Note: When using VB.NET the language in the settings must be amended manually from “C#” to “VB”.
C# Script
// Here you can modify the maximum number of records per csv file
int nMaxRecords = 1000;
// Here you can modify how the sequence should be formatted
// e.g. 3 = 001, 002, ... or 2 = 01, 02, ...
int nFormat = 3;
// Here you can modify the start sequence number
static int nStartSequence = 1;
// do not change anything below this comment
int nAktSequence = nStartSequence;
int nCurRecord = 0;
public object DoWork()
{
nCurRecord++;
if (nCurRecord > nMaxRecords)
{
nAktSequence++;
nCurRecord = 1;
}
string sSequence = nAktSequence.ToString("0");
// format sequence, add leading zeros
while( sSequence.Length < nFormat)
sSequence = "0" + sSequence;
return sSequence;
}
VB.NET Script
' Here you can modify the maximum number of records per csv file
Dim nMaxRecords as Integer = 1000
' Here you can modify how the sequence should be formatted
' e.g. 3 = 001, 002, ... or 2 = 01, 02, ...
Dim nFormat as Integer = 3
' Here you can modify the start sequence number
Dim nStartSequence as Integer = 1
' do not change anything below this comment!
Dim nAktSequence as Integer = nStartSequence
Dim nCurRecord as Integer = 0
Public Function DoWork() As Object
nCurRecord = nCurRecord + 1
if nCurRecord > nMaxRecords
nAktSequence = nAktSequence + 1
nCurRecord = 1
End If
Dim sSequence as String = nAktSequence.ToString("0")
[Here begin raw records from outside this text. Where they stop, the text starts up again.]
This is an optimization exercise on Yosys and OpenROAD, whose aim is small area and a short achievable clock period, not a production implementation.
Function was checked by simulation only, so behaviour that the tests miss may differ from the original.
No activity file was given, so power comes from the tool's default toggle rates.

==> flow/config.mk <==
export PLATFORM = sky130hd
export DESIGN_NAME = core_complex_fabric
export DESIGN_NICKNAME = core_complex_fabric
export VERILOG_FILES = /design/flow/design.v
export SDC_FILE = /design/flow/constraint.sdc
export NUM_CORES = 4
export LEC_CHECK = 0
export CAP_MARGIN = 20
export CORE_MARGIN = 2
export CORE_UTILIZATION = 40
export SLEW_MARGIN = 20
==> flow/run.sh <==
#!/bin/bash
# synth_recipe.tcl (not shown) runs the flow's synth.tcl, then flattens the netlist and writes it again
# the make line also repeats each setting of config.mk as NAME=value (left out here)
make -C /OpenROAD-flow-scripts/flow DESIGN_CONFIG=/design/flow/config.mk WORK_HOME=/design/flow/orfs CLKGATE_MAP_FILE= SYNTH_SCRIPT=/design/flow/synth_recipe.tcl finish
==> flow/constraint.sdc <==
create_clock -name core_clock -period 6.0 [get_ports {clk_i}]
set_input_delay 1.2000 -clock core_clock [delete_from_list [all_inputs] [get_ports {clk_i}]]
set_output_delay 1.2000 -clock core_clock [all_outputs]
set_load 0.01 [all_outputs]
Background: an optimization exercise with open tools, aiming at small area. Do not read the settings as production practice.
Only simulation tests tie the RTL to the original design; equivalence was not proved.
Power and IR drop assume default switching activity.

## nmea_sentence_parser
module nmea_sentence_parser (
  input  logic       clk_i,
  input  logic       rst_ni,
  input  logic       in_valid_i,
  output logic       in_stall_o,
  input  logic       opcode_i,
  input  logic [7:0] rx_byte_i,
  input  logic [1:0] read_type_i,
  input  logic [4:0] read_field_i,
  input  logic [3:0] read_pos_i,
  output logic       out_valid_o,
  input  logic       out_stall_i,
  output logic [7:0] read_char_o,
  output logic       frame_valid_o,
  output logic       sentence_done_o,
  output logic [1:0] done_type_o
);
  localparam int DEPTH = 43;   
  localparam logic [3:0] S_WAIT   = 4'd0;
  localparam logic [3:0] S_FIELDS = 4'd1;
  localparam logic [3:0] S_SUM    = 4'd2;
  localparam logic [3:0] S_DEAD   = 4'd3;    
  localparam logic [3:0] S_I0     = 4'd4;    
  localparam logic [3:0] S_I1     = 4'd5;    
  localparam logic [3:0] S_I2     = 4'd6;    
  localparam logic [3:0] S_I3G    = 4'd7;    
  localparam logic [3:0] S_I3R    = 4'd8;    
  localparam logic [3:0] S_I4GG   = 4'd9;    
  localparam logic [3:0] S_I4GS   = 4'd10;   
  localparam logic [3:0] S_I4RM   = 4'd11;   
  localparam logic [3:0] S_I5GGA  = 4'd12;   
  localparam logic [3:0] S_I5RMC  = 4'd13;   
  localparam logic [3:0] S_I5GSA  = 4'd14;   
  localparam logic [7:0] CH_DOLLAR = 8'h24;
  localparam logic [7:0] CH_COMMA  = 8'h2C;
  localparam logic [7:0] CH_STAR   = 8'h2A;
  function automatic logic [4:0] last_field(input logic [1:0] t);
    last_field = 5'd17;
    if (t == 2'd0) last_field = 5'd14;
    else if (t == 2'd1) last_field = 5'd12;
  endfunction
  logic        pend_q;         
  logic        ov_q;           
  logic        ib_op_q;        
  logic [10:0] ib_q;           
  logic [5:0]  tmr_q;          
  logic [7:0]  rchar_q;        
  logic [3:0]  st_q;
  logic [2:0]  vf_q;           
  logic [1:0]  ty_q;
  logic [4:0]  fn_q;
  logic [3:0]  ps_q;
  logic [7:0]  xr_q;           
  logic [1:0]  rot_t_q;        
  logic [4:0]  rot_f_q;        
  logic [7:0] b;
  logic [1:0] rt;
  logic [4:0] rf;
  logic [3:0] rp;
  assign b  = ib_q[7:0];
  assign rt = ib_q[10:9];
  assign rf = ib_q[8:4];
  ...
For scale: about 4100 cells after synthesis, roughly 3500 flip-flops, about 38 I/O pins, roughly 75000 µm² of cells after synthesis.
clock: 10.0 ns
lec_check: 0
cap_margin: 20
core_margin: 2
core_utilization: 60
cts_buf_list: sky130_fd_sc_hd__clkbuf_8
cts_cluster_diameter: 60
cts_cluster_size: 20
slew_margin: 20
synth_memory_max_bits: 8192
run.sh (not shown) runs the stock make flow with config.mk's settings and CLKGATE_MAP_FILE= SYNTH_SCRIPT=/design/flow/synth_recipe.tcl, a recipe that flattens the netlist after the stock synthesis.
Edit:
--- a/flow/design.v
+++ b/flow/design.v
@@ -42,14 +42,16 @@
   input  logic       out_stall_i,
   output logic [7:0] read_char_o,
   output logic       frame_valid_o,
   output logic       sentence_done_o,
   output logic [1:0] done_type_o
 );
   localparam int DEPTH = 43;   
+  localparam logic [5:0] TMR_START = 6'b000001;
+  localparam logic [5:0] TMR_END   = 6'b111011;
   localparam logic [3:0] S_WAIT   = 4'd0;
   localparam logic [3:0] S_FIELDS = 4'd1;
   localparam logic [3:0] S_SUM    = 4'd2;
   localparam logic [3:0] S_DEAD   = 4'd3;    
   localparam logic [3:0] S_I0     = 4'd4;    
   localparam logic [3:0] S_I1     = 4'd5;    
   localparam logic [3:0] S_I2     = 4'd6;    
@@ -96,15 +98,15 @@
   assign is_star   = (b == CH_STAR);
   assign is_dollar = (b == CH_DOLLAR);
   logic rd_ok, wr_ok, kept, use_store, finish, accept, hit;
   assign kept      = (fn_q <= last_field(ty_q));
   assign rd_ok     = (rt != 2'd3) && (rf != 5'd0) && (rf <= last_field(rt)) && (rp < 4'd10);
   assign wr_ok     = (st_q == S_FIELDS) && kept && (ps_q < 4'd10);
   assign use_store = ib_op_q ? rd_ok : wr_ok;
-  assign finish    = pend_q && (!use_store || tmr_q == 6'(DEPTH - 1));
+  assign finish    = pend_q && (!use_store || tmr_q == TMR_END);
   assign accept    = in_valid_i && !pend_q && !ov_q;
   assign in_stall_o = pend_q || ov_q;
   logic [1:0] tgt_t;
   logic [4:0] tgt_f;
   assign tgt_t = ib_op_q ? rt : ty_q;
   assign tgt_f = ib_op_q ? rf : fn_q;
   assign hit   = pend_q && use_store && (rot_t_q == tgt_t) && (rot_f_q == tgt_f);
@@ -136,26 +138,28 @@
       if (accept) pend_q <= 1'b1;
       else if (finish) pend_q <= 1'b0;
       if (finish) ov_q <= 1'b1;
       else if (!out_stall_i) ov_q <= 1'b0;
     end
   end
   always_ff @(posedge clk_i) begin
-    tmr_q <= accept ? 6'd0 : tmr_q + 6'd1;
+    tmr_q <= accept ? TMR_START : {tmr_q[4:0], tmr_q[5] ^ tmr_q[4]};
     if (accept) begin
       ib_op_q <= opcode_i;
       ib_q    <= opcode_i ? {read_type_i, read_field_i, read_pos_i} : {3'b000, rx_byte_i};
     end
     if (hit && ib_op_q) rchar_q <= rdata;
   end
-  logic [7:0] hex_v, sub_v;
+  logic       is_digit;
+  logic [7:0] hex_v;
+  logic [7:0] xr_op;
   always_comb begin
-    if (b >= 8'h30 && b <= 8'h39) hex_v = b - 8'h30;
-    else hex_v = b - 8'h37;
-    sub_v = (ps_q == 4'd0) ? {hex_v[3:0], 4'h0} : hex_v;
+    is_digit = (b[7:4] == 4'h3) && (b[3:0] <= 4'd9);
+    hex_v    = is_digit ? {4'h0, b[3:0]} : b - 8'h37;
+    xr_op    = (st_q == S_SUM) ? hex_v : b;
   end
   logic step;
   assign step = finish && !ib_op_q;
   always_ff @(posedge clk_i or negedge rst_ni) begin
     if (!rst_ni) begin
       st_q <= S_WAIT;
       vf_q <= 3'b000;
@@ -196,32 +200,35 @@
           if (is_dollar) begin
             fn_q <= 5'd1;
             xr_q <= 8'h00;
           end
         end
         S_FIELDS: begin
           if (is_comma) begin
-            xr_q <= xr_q ^ b;
+            xr_q <= xr_q ^ xr_op;
             if (kept) fn_q <= fn_q + 5'd1;
             ps_q <= 4'd0;
           end else if (is_star) begin
             ps_q <= 4'd0;
           end else begin
-            xr_q <= xr_q ^ b;
+            xr_q <= xr_q ^ xr_op;
             if (ps_q < 4'd10) ps_q <= ps_q + 4'd1;
           end
         end
         S_SUM: begin
-          if (ps_q < 4'd2) begin
-            xr_q <= xr_q - sub_v;
-            ps_q <= ps_q + 4'd1;
+          if (ps_q == 4'd0) begin
+            xr_q[7:4] <= xr_q[7:4] - hex_v[3:0];
+            ps_q      <= 4'd1;
+          end else if (ps_q == 4'd1) begin
+            xr_q <= xr_q ^ xr_op;
+            ps_q <= 4'd2;
           end
         end
         default: begin
-          xr_q <= xr_q ^ b;
+          xr_q <= xr_q ^ xr_op;
           if (is_comma) begin
             if (st_q == S_I5GGA) ty_q <= 2'd0;
             if (st_q == S_I5RMC) ty_q <= 2'd1;
             if (st_q == S_I5GSA) ty_q <= 2'd2;
           end
         end
       endcase
Effect: The new run ran to the end with no violations; power stays flat; clock power is about the same; sequential share of layout area came out higher by 0.31 points; combinational power came out lower by 11%; utilization came out higher by 0.35 points; cell count came out lower by 0.88%.

-- afterwards: timing with drivers on the ports --
No port has a modelled driver above. Below, the same layouts with a new extraction and two added sets of constraints. Step 1 sets driving cells, clkbuf_16 on the clock port and buf_2 on the other inputs (assumed; they add their load-dependent delay and slew). Step 2 times the ports against the registers' clock, not the clock port: input delays grow and output delays shrink by t, the midpoint of the rising clock arrivals with the driver on. Slacks: no drivers / after step 1 / after step 2; pairs: no drivers / after step 1.
| run | shift t [ns] | setup slack, ns | latest minus earliest clock arrival (ns) | pins driven straight from the clock port |
|---|---|---|---|---|
| the first run | 0.959 | 3.883 / 3.816 / 4.775 | 0.041 / 0.040 | 1 |
| the second run | 0.980 | 4.173 / 4.104 / 5.085 | 0.043 / 0.043 | 1 |
After both steps setup and hold are still met in every run listed.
' format sequence, add leading zeros
While sSequence.Length < nFormat
sSequence = "0" + sSequence
End While
return sSequence
End Function
Warning
The method described above for splitting an export into several smaller CSV file only works successfully with the “Mass data” mode. The problem here is that with “Memory” mode, for each step:
all the records are processed completely before anything is passed on to the next step. This results in assignment of the Parameter being deferred until the last step in the process, which will only reflect the final value, thus all records would land up in a single file named using the last value.